Jornal do Brasil

Economia

Meirelles diz que Brasil cresce 3% em 2018 se reformas forem aprovadas

Ministro participa de reunião do Fundo Monetário Internacional e do Banco Mundial

Jornal do Brasil

O ministro da Fazenda do governo de Michel Temer, Henrique Meirelles, disse nesta quinta-feira (20) em Washington que a retomada do crescimento no Brasil será lenta, devido ao nível profundo de recessão, mas que o país deve chegar ao final do ano crescendo a uma “taxa forte”.

Para ele, o crescimento em 2018 pode ser de mais de 3%, caso as reformas trabalhista e na área microeconômica sejam aprovadas. “Nossa expectativa é que tenhamos em 2018 um crescimento mais forte do que o esperado.”

Meirelles participa até sábado (22) da reunião de primavera do Fundo Monetário Internacional (FMI) e do Banco Mundial

Nesta semana, o FMI estimou que o crescimento do Brasil em 2018 deve ficar em 1,7%. Meirelles destaca que é papel do fundo fazer uma avaliação mais “conservadora” e que o relatório também não levou em conta a aprovação, na quarta-feira (19), do regime de urgência para votação da reforma trabalhista na Câmara.

De acordo com Meirelles, o foco do governo continua sendo a aprovação da reforma da Previdência
De acordo com Meirelles, o foco do governo continua sendo a aprovação da reforma da Previdência

De acordo com Meirelles, o foco do governo de Michel Temer continua sendo a aprovação da reforma da Previdência. Meirelles reiterou que as mudanças ao texto original feitas pelo relator da proposta na Câmara, deputado Arthur Maia (PPS-BA), não comprometem o ajuste fiscal e estão dentro das expectativas do Ministério da Fazenda.
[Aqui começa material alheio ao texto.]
[src/rtl/instruction_fetch_unit.sv]
// Fetch sequencer: presents word addresses to instruction memory, waits MEM_LATENCY cycles,
// then holds the word for decode. Define FETCH_ALIGN_CHECK_EN for sticky redirect-target faults.
module instruction_fetch_unit #(
  parameter logic [31:0] RESET_PC    = 32'h0000_0000,
  parameter int          MEM_LATENCY = 5,
  parameter int          MEM_WORDS   = 1024
) (
  input  logic        clock,
  input  logic        reset,
  input  logic        fetch_enable,
  output logic [31:0] imem_address,
  input  logic [31:0] instr_in,
  input  logic        redirect_valid,
  input  logic [31:0] redirect_target,
  output logic [31:0] instr_out,
  output logic [31:0] pc_out,
  output logic        instr_valid,
  input  logic        instr_ready,
  output logic        fetch_fault
);

  typedef enum logic [1:0] {
    IDLE,
    WAIT,
    HOLD
`ifdef FETCH_ALIGN_CHECK_EN
    , FAULT
`endif
  } state_t;

  localparam logic [7:0] LAST_COUNT = 8'(MEM_LATENCY - 1);

  state_t      state;
  logic [31:0] pc;
  logic [7:0]  count;
  logic        halted;
  logic [31:0] redirect_pc;

`ifdef FETCH_ALIGN_CHECK_EN
  localparam logic [32:0] MEM_BYTES = 33'(MEM_WORDS) * 33'd4;

  logic target_bad;

  assign halted      = (state == FAULT);
  assign target_bad  = (redirect_target[1:0] != 2'b00) || ({1'b0, redirect_target} >= MEM_BYTES);
  assign redirect_pc = redirect_target;
`else
  logic unused_config;

  // Without the checker a misaligned target is silently rounded down to its word.
  assign halted        = 1'b0;
  assign redirect_pc   = {redirect_target[31:2], 2'b00};
  assign fetch_fault   = 1'b0;
  assign unused_config = ^{redirect_target[1:0], MEM_WORDS};
`endif

  // Redirects take priority over every state action, including a completing fetch.
  always_ff @(posedge clock or posedge reset) begin
    if (reset) begin
      state        <= IDLE;
      pc           <= RESET_PC;
      imem_address <= RESET_PC;
      instr_out    <= '0;
      pc_out       <= '0;
      instr_valid  <= 1'b0;
      count        <= '0;
`ifdef FETCH_ALIGN_CHECK_EN
      fetch_fault  <= 1'b0;
`endif
    end else if (halted) begin
      instr_valid <= 1'b0;
    end else if (redirect_valid) begin
      instr_valid <= 1'b0;
      count       <= '0;
`ifdef FETCH_ALIGN_CHECK_EN
      if (target_bad) begin
        fetch_fault <= 1'b1;
        state       <= FAULT;
      end else begin
        pc    <= redirect_pc;
        state <= IDLE;
      end
`else
      pc    <= redirect_pc;
      state <= IDLE;
`endif
    end else begin
      case (state)
        IDLE: begin
          if (fetch_enable) begin
            imem_address <= pc;
            count        <= '0;
            state        <= WAIT;
          end
        end
        WAIT: begin
          if (count == LAST_COUNT) begin
            instr_out   <= instr_in;
            pc_out      <= pc;
            instr_valid <= 1'b1;
            pc          <= pc + 32'd4;
            count       <= '0;
            state       <= HOLD;
          end else begin
            count <= count + 8'd1;
          end
        end
        HOLD: begin
          if (instr_ready) begin
            instr_valid <= 1'b0;
            state       <= IDLE;
          end
        end
        default: state <= IDLE;
      endcase
    end
  end

endmodule

[config.mk]
export PLATFORM = sky130hd
export DESIGN_NAME = instruction_fetch_unit
export DESIGN_NICKNAME = d
export VERILOG_FILES = /design/src/rtl/instruction_fetch_unit.sv
export SDC_FILE = /design/constraint.sdc
export NUM_CORES = 1
export LEC_CHECK = 0
export CAP_MARGIN = 20
export CORE_UTILIZATION = 38
export CTS_CLUSTER_DIAMETER = 50
export DETAILED_ROUTE_END_ITERATION = 6
export PLACE_DENSITY = 0.73
export REMOVE_ABC_BUFFERS = 1
export SLEW_MARGIN = 20
export SYNTH_ARGS = -nofsm -noshare
export SYNTH_HDL_FRONTEND = slang
export SYNTH_SLANG_ARGS = --single-unit
[constraint.sdc]
create_clock -name clock -period 7.45 [get_ports clock]
set_clock_uncertainty 0.2 [all_clocks]
set_input_delay 2.235 -clock clock [delete_from_list [all_inputs] [get_ports clock]]
set_output_delay 2.235 -clock clock [all_outputs]
set_load 0.02 [all_outputs]
==> metrics.md <==
| Metric | Value |
|---|---|
| F_max | `208 MHz` |
| Seq. cell area | `0.00333 mm2` |
| Die X | `129 um` |
| Final Wtd Congestion | `0.786` |
| Core area | `0.0154 mm2` |
| HP Class | `reg -> reg` |
| Reg power frac | `42.5%` |
| Htree depth | `4` |
| Hold Vio Cnt, Final | `0` |
| Layout cells sized above 1 | `12.4%` |
| Most frequent cells in the layout | `159 x clkdlybuf4s50_1, 133 x dfrtp_1, 60 x mux2_1` |
| Die Height | `129 um` |
| Slew margin rel. | `29.1%` |
| Power density cells | `243 mW/mm2` |
| Count of different cell masters after synthesis | `60` |
| Reg2reg setup slack | `4.00 ns` |
| DRT iter0 DRCs | `270` |
| Number of routed nets with antenna violations | `0` |
| Number of enable flip-flop cells after synthesis | `0` |
| Fillcell total | `1,362` |
| DRC | `0` |
| Post-DR vias/cell | `5.31` |
| Die ar. | `0.0165 mm2` |
| Area growth syn-to-layout | `38.3%` |
| Antenna violations before repair | `0` |
| Worst hold slack | `0.284 ns` |
| Multiplexer area fraction after synthesis | `17.7%` |
| Worst-skew pair later-pin latency | `0.41 ns` |
| Reg clk slew, reported paths | `0.06 ns` |
| Endpoints failing setup | `0` |
| Final min period | `4.82 ns` |
| Net Sw Power | `0.557 mW` |
| CP endpoint | `count[5]` |
| Pre-Repair DR Iteration Count | `5` |
| Post-Syn Instances | `502` |
| Synth Area in Adders | `0.616%` |
| VDD IR-drop max | `173 uV` |
| Clk pwr share | `37.6%` |
| DR WL met3 | `932 um` |
| Area of the multi-input gates | `0.00260 mm2` |
| RSZ-0062 raised after global routing | `no` |
| CP required | `7.54 ns` |
| R2R cell count | `8` |
| Syn Area/Cell | `12.1 um2` |
| WL/cell | `16.7 um` |
| FP Rows | `45` |
| Final net count | `732` |
| Worst setup startpoint | `redirect_valid` |
| Post-synthesis register bit count | `133` |
| Top layer in use | `met4` |
| Slew Viols, Final | `0` |
| Crit share post-route | `64.7%` |
| Met2 routed WL | `7180 um` |
| Critical Path End Type | `flip-flop` |
| Cts hold-fix bufs | `0` |
| Vias in the first global route | `4,616` |
| Global route total overflow | `0` |
| Post-synthesis xor/xnor area fraction | `0.719%` |
| Drt total wl | `14,800 um` |
| Routed vias | `4,687` |
| Pin count of the biggest net entering global routing | `80` |
| GRT Total Usage | `18.5%` |
| Setup_tns | `0 ns` |
| Worst Path Arrival | `4.91 ns` |
| Initial core utilization | `39.5%` |
| Sw Ratio | `27.2%` |
| Int Power | `1.49 mW` |
| Port-buffer cells | `159` |
| Reg2Reg Capture Point | `instr_out[10]` |
| Startpoint Class | `primary input` |
| Cts repair resizes | `0` |
| N_diodes | `0` |
| Clock Tree Buf Depth | `2` |
| Seq/Total Area, Yosys | `54.6%` |
| Ys Warns | `0` |
| Setup bufs post-CTS | `0` |
| CTS tree | `done` |
| Commonest non-fill, non-tap cell in the layout | `clkdlybuf4s50_1` |
| Worst slew pin tran | `1.06 ns` |
| Post-Synth Simple-Gate Area | `15.0%` |
| Met1 Wirelength | `6330 um` |
| CP Max Fanout | `50` |
| Max_cap viols | `0` |
| Clock Tree Root | `clkbuf_16` |
| Final Util | `54.6%` |
| IO Pins | `167` |
| Comb power frac | `19.9%` |
| Reg2reg start | `count[0]` |
| Compound-Gate Fraction of Synth Area | `8.19%` |
| Largest family of logic cells by synthesized area | `multiplexers` |
| Dpl hpwl | `10,500 um` |
| Leak Pwr | `3.56 nW` |
| Post-Syn Area | `0.00609 mm2` |
| Clock sinks | `133` |
| Synth async-reset ratio | `100%` |
| Outcome | `finished, final reports clean` |
| Synth Flop Type | `dfrtp_1` |
| Tot Pwr | `2.05 mW` |
| CTS buffer count | `17` |
| Crit Path Category | `in -> reg` |
| First-pass GRT wire length | `23,600 um` |
==> cell families after synthesis <==
group / count (synthesis)
muxes: 96
xor gates and xnor gates: 5
AOI/OAI and AO/OA: 70
buffers and inverters: 39
adders and majority gates: 3
DFF: 133
and+or+nand+nor: 155
other: 1
==> layer usage <==
| metal | track usage, % | vias up |
|---|---|---|
| li1 | - | 2185 |
| met1 | 22.3 | 2315 |
| met2 | 31.2 | 163 |
| met3 | 5.36 | 24 |
| met4 | 7.54 | 0 |
| met5 | 0 | - |
==> cells in the mapped netlist (5+ instances only) <==
master / count / area (um2)
a31oi_1: 12 / 75.1
and3_1: 5 / 31.3
and4_1: 8 / 70.1
buf_4: 11 / 82.6
clkbuf_1: 15 / 56.3
dfrtp_1: 133 / 3330
inv_1: 8 / 30.0
mux2_1: 60 / 676
mux2_2: 32 / 360
nand2_1: 36 / 135
nand3_1: 16 / 80.1
nand4_1: 14 / 87.6
nor2_1: 21 / 78.8
nor2b_1: 5 / 31.3
nor4_1: 6 / 37.5
o211ai_1: 5 / 37.5
o21ai_0: 17 / 85.1
o311ai_1: 5 / 43.8
o31ai_1: 6 / 45.0
or2_2: 5 / 31.3
or3_1: 6 / 37.5
or4_1: 10 / 75.1
==> worst max-delay path: stages <==
cell	delay [ns]
clkdlybuf4s50_1	0.45
buf_4	0.42
clkinv_1	0.90
o211ai_1	0.62
or2_2	0.19
mux2i_1	0.07
==> power by group through the flow <==
stage / registers (mW) / logic (mW) / clock network (mW)
final: 0.869 / 0.407 / 0.769
after global routing: 0.881 / 0.436 / 0.827
after CTS: 0.869 / 0.412 / 0.788
after detailed placement: 0.882 / 0.410 / 0
after global placement: 0.874 / 0.403 / 0
after floorplan: 0.944 / 0.130 / 0
==> stage by stage <==
stage / setup slack (ns) / area, um2 / instances
4_1_cts: 2.62 / 8430 / 882
5_1_grt: 2.40 / 8430 / 882
3_5_place_dp: 2.19 / 7890 / 852
2_1_floorplan: 1.23 / 5950 / 476
3_3_place_gp: 2.23 / 7860 / 851
6_report: 2.63 / 8430 / 882
==> final cells by class <==
class	instances	area share, %
inverters	9	0.460
repair buffers	165	19.7
clock inverters	9	0.965
well taps	211	3.13
clock buffers	21	5.46
flip-flops and latches	133	39.5
multi-input cells	334	30.8
==> sequential cells by signal, summed over array words and instances (netlist names) <==
signal,flops
instr_out,32
imem_address,30
pc,30
pc_out,30
count,8
state,2
instr_valid,1
==> worst min path at each step <==
stage | end | depth (start not counted) | startpoint | slack, ns
after CTS | instr_out[4] | 1 | instr_out[4] | 0.29
after global placement | instr_out[7] | 1 | instr_out[7] | 0.27
final | instr_out[3] | 1 | instr_out[3] | 0.28
after detailed placement | instr_out[4] | 1 | instr_out[4] | 0.27
after global routing | pc_out[12] | 1 | pc_out[12] | 0.29
after floorplan | pc_out[31] | 1 | pc[31] | 0.30
No activity file was read; power rests on OpenSTA's default activity.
O ministro reconheceu que a reforma da Previdência tem mais potencial para gerar tumulto no Congresso do que a reforma trabalhista, mas disse que a “parte mais forte do processo” já passou. “Nós tivemos recentemente policiais fazendo demonstrações fortes em frente ao Congresso, e tivemos algumas semanas atrás movimentações muito mais fortes. Acho que está um pouco mais calmo, já está se chegando de fato a um movimento em que a reforma já está andando normalmente.”